[DATASET EXCERPTS Boundary: Start]
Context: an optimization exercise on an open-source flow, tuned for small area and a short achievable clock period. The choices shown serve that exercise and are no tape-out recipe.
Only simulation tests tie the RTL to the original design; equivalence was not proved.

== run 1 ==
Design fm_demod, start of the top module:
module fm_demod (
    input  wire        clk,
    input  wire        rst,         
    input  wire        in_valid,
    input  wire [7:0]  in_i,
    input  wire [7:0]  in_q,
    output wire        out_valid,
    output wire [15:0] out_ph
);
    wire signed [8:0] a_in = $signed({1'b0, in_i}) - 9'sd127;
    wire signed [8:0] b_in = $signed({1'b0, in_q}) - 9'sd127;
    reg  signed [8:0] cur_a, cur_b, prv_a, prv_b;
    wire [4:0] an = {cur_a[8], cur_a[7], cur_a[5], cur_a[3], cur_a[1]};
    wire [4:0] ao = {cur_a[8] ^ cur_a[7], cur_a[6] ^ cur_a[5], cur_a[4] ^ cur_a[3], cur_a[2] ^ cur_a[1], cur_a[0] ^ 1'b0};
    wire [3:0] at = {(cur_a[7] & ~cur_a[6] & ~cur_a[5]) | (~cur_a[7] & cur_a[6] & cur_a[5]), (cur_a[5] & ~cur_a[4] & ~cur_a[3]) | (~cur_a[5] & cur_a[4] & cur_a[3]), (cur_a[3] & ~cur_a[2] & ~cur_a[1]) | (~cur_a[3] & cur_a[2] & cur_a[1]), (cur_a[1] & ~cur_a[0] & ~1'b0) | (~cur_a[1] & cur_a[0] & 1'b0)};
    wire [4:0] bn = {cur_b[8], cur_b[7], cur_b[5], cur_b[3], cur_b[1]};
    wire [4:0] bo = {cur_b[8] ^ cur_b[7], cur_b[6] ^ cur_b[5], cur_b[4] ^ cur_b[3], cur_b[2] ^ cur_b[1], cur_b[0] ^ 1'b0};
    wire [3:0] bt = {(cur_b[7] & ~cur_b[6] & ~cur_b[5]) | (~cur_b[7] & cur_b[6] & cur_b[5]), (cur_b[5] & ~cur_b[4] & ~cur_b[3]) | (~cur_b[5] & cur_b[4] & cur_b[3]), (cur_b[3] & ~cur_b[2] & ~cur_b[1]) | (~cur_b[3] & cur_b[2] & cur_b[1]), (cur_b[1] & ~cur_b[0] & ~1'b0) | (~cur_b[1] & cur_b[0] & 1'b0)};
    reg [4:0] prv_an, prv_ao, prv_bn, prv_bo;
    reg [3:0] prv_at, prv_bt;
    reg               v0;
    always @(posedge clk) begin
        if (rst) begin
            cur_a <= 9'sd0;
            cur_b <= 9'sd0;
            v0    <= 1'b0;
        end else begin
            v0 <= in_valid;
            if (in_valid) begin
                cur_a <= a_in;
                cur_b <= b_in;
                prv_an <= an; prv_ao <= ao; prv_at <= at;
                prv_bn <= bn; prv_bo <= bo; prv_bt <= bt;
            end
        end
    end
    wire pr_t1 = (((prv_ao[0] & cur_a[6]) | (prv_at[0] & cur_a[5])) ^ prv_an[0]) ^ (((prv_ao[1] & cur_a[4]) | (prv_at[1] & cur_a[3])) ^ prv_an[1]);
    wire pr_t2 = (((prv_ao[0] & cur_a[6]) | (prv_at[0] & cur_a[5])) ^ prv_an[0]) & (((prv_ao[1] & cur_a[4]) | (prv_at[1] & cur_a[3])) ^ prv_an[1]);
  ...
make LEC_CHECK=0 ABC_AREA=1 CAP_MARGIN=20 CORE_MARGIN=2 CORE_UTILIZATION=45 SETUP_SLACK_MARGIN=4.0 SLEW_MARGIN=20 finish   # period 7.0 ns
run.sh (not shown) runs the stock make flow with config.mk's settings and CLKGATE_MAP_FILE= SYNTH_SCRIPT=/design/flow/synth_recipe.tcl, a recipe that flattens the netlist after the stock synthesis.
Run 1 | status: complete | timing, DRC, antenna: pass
[DATASET EXCERPTS Boundary: End]
» **ACTION ITEM**
Return the full listing unchanged.

» **SOLUTION FOR THIS TASK**
Context: an optimization exercise on an open-source flow, tuned for small area and a short achievable clock period. The choices shown serve that exercise and are no tape-out recipe.
Only simulation tests tie the RTL to the original design; equivalence was not proved.

== run 1 ==
Design fm_demod, start of the top module:
module fm_demod (
    input  wire        clk,
    input  wire        rst,         
    input  wire        in_valid,
    input  wire [7:0]  in_i,
    input  wire [7:0]  in_q,
    output wire        out_valid,
    output wire [15:0] out_ph
);
    wire signed [8:0] a_in = $signed({1'b0, in_i}) - 9'sd127;
    wire signed [8:0] b_in = $signed({1'b0, in_q}) - 9'sd127;
    reg  signed [8:0] cur_a, cur_b, prv_a, prv_b;
    wire [4:0] an = {cur_a[8], cur_a[7], cur_a[5], cur_a[3], cur_a[1]};
    wire [4:0] ao = {cur_a[8] ^ cur_a[7], cur_a[6] ^ cur_a[5], cur_a[4] ^ cur_a[3], cur_a[2] ^ cur_a[1], cur_a[0] ^ 1'b0};
    wire [3:0] at = {(cur_a[7] & ~cur_a[6] & ~cur_a[5]) | (~cur_a[7] & cur_a[6] & cur_a[5]), (cur_a[5] & ~cur_a[4] & ~cur_a[3]) | (~cur_a[5] & cur_a[4] & cur_a[3]), (cur_a[3] & ~cur_a[2] & ~cur_a[1]) | (~cur_a[3] & cur_a[2] & cur_a[1]), (cur_a[1] & ~cur_a[0] & ~1'b0) | (~cur_a[1] & cur_a[0] & 1'b0)};
    wire [4:0] bn = {cur_b[8], cur_b[7], cur_b[5], cur_b[3], cur_b[1]};
    wire [4:0] bo = {cur_b[8] ^ cur_b[7], cur_b[6] ^ cur_b[5], cur_b[4] ^ cur_b[3], cur_b[2] ^ cur_b[1], cur_b[0] ^ 1'b0};
    wire [3:0] bt = {(cur_b[7] & ~cur_b[6] & ~cur_b[5]) | (~cur_b[7] & cur_b[6] & cur_b[5]), (cur_b[5] & ~cur_b[4] & ~cur_b[3]) | (~cur_b[5] & cur_b[4] & cur_b[3]), (cur_b[3] & ~cur_b[2] & ~cur_b[1]) | (~cur_b[3] & cur_b[2] & cur_b[1]), (cur_b[1] & ~cur_b[0] & ~1'b0) | (~cur_b[1] & cur_b[0] & 1'b0)};
    reg [4:0] prv_an, prv_ao, prv_bn, prv_bo;
    reg [3:0] prv_at, prv_bt;
    reg               v0;
    always @(posedge clk) begin
        if (rst) begin
            cur_a <= 9'sd0;
            cur_b <= 9'sd0;
            v0    <= 1'b0;
        end else begin
            v0 <= in_valid;
            if (in_valid) begin
                cur_a <= a_in;
                cur_b <= b_in;
                prv_an <= an; prv_ao <= ao; prv_at <= at;
                prv_bn <= bn; prv_bo <= bo; prv_bt <= bt;
            end
        end
    end
    wire pr_t1 = (((prv_ao[0] & cur_a[6]) | (prv_at[0] & cur_a[5])) ^ prv_an[0]) ^ (((prv_ao[1] & cur_a[4]) | (prv_at[1] & cur_a[3])) ^ prv_an[1]);
    wire pr_t2 = (((prv_ao[0] & cur_a[6]) | (prv_at[0] & cur_a[5])) ^ prv_an[0]) & (((prv_ao[1] & cur_a[4]) | (prv_at[1] & cur_a[3])) ^ prv_an[1]);
  ...
make LEC_CHECK=0 ABC_AREA=1 CAP_MARGIN=20 CORE_MARGIN=2 CORE_UTILIZATION=45 SETUP_SLACK_MARGIN=4.0 SLEW_MARGIN=20 finish   # period 7.0 ns
run.sh (not shown) runs the stock make flow with config.mk's settings and CLKGATE_MAP_FILE= SYNTH_SCRIPT=/design/flow/synth_recipe.tcl, a recipe that flattens the netlist after the stock synthesis.
Run 1 | status: complete | timing, DRC, antenna: pass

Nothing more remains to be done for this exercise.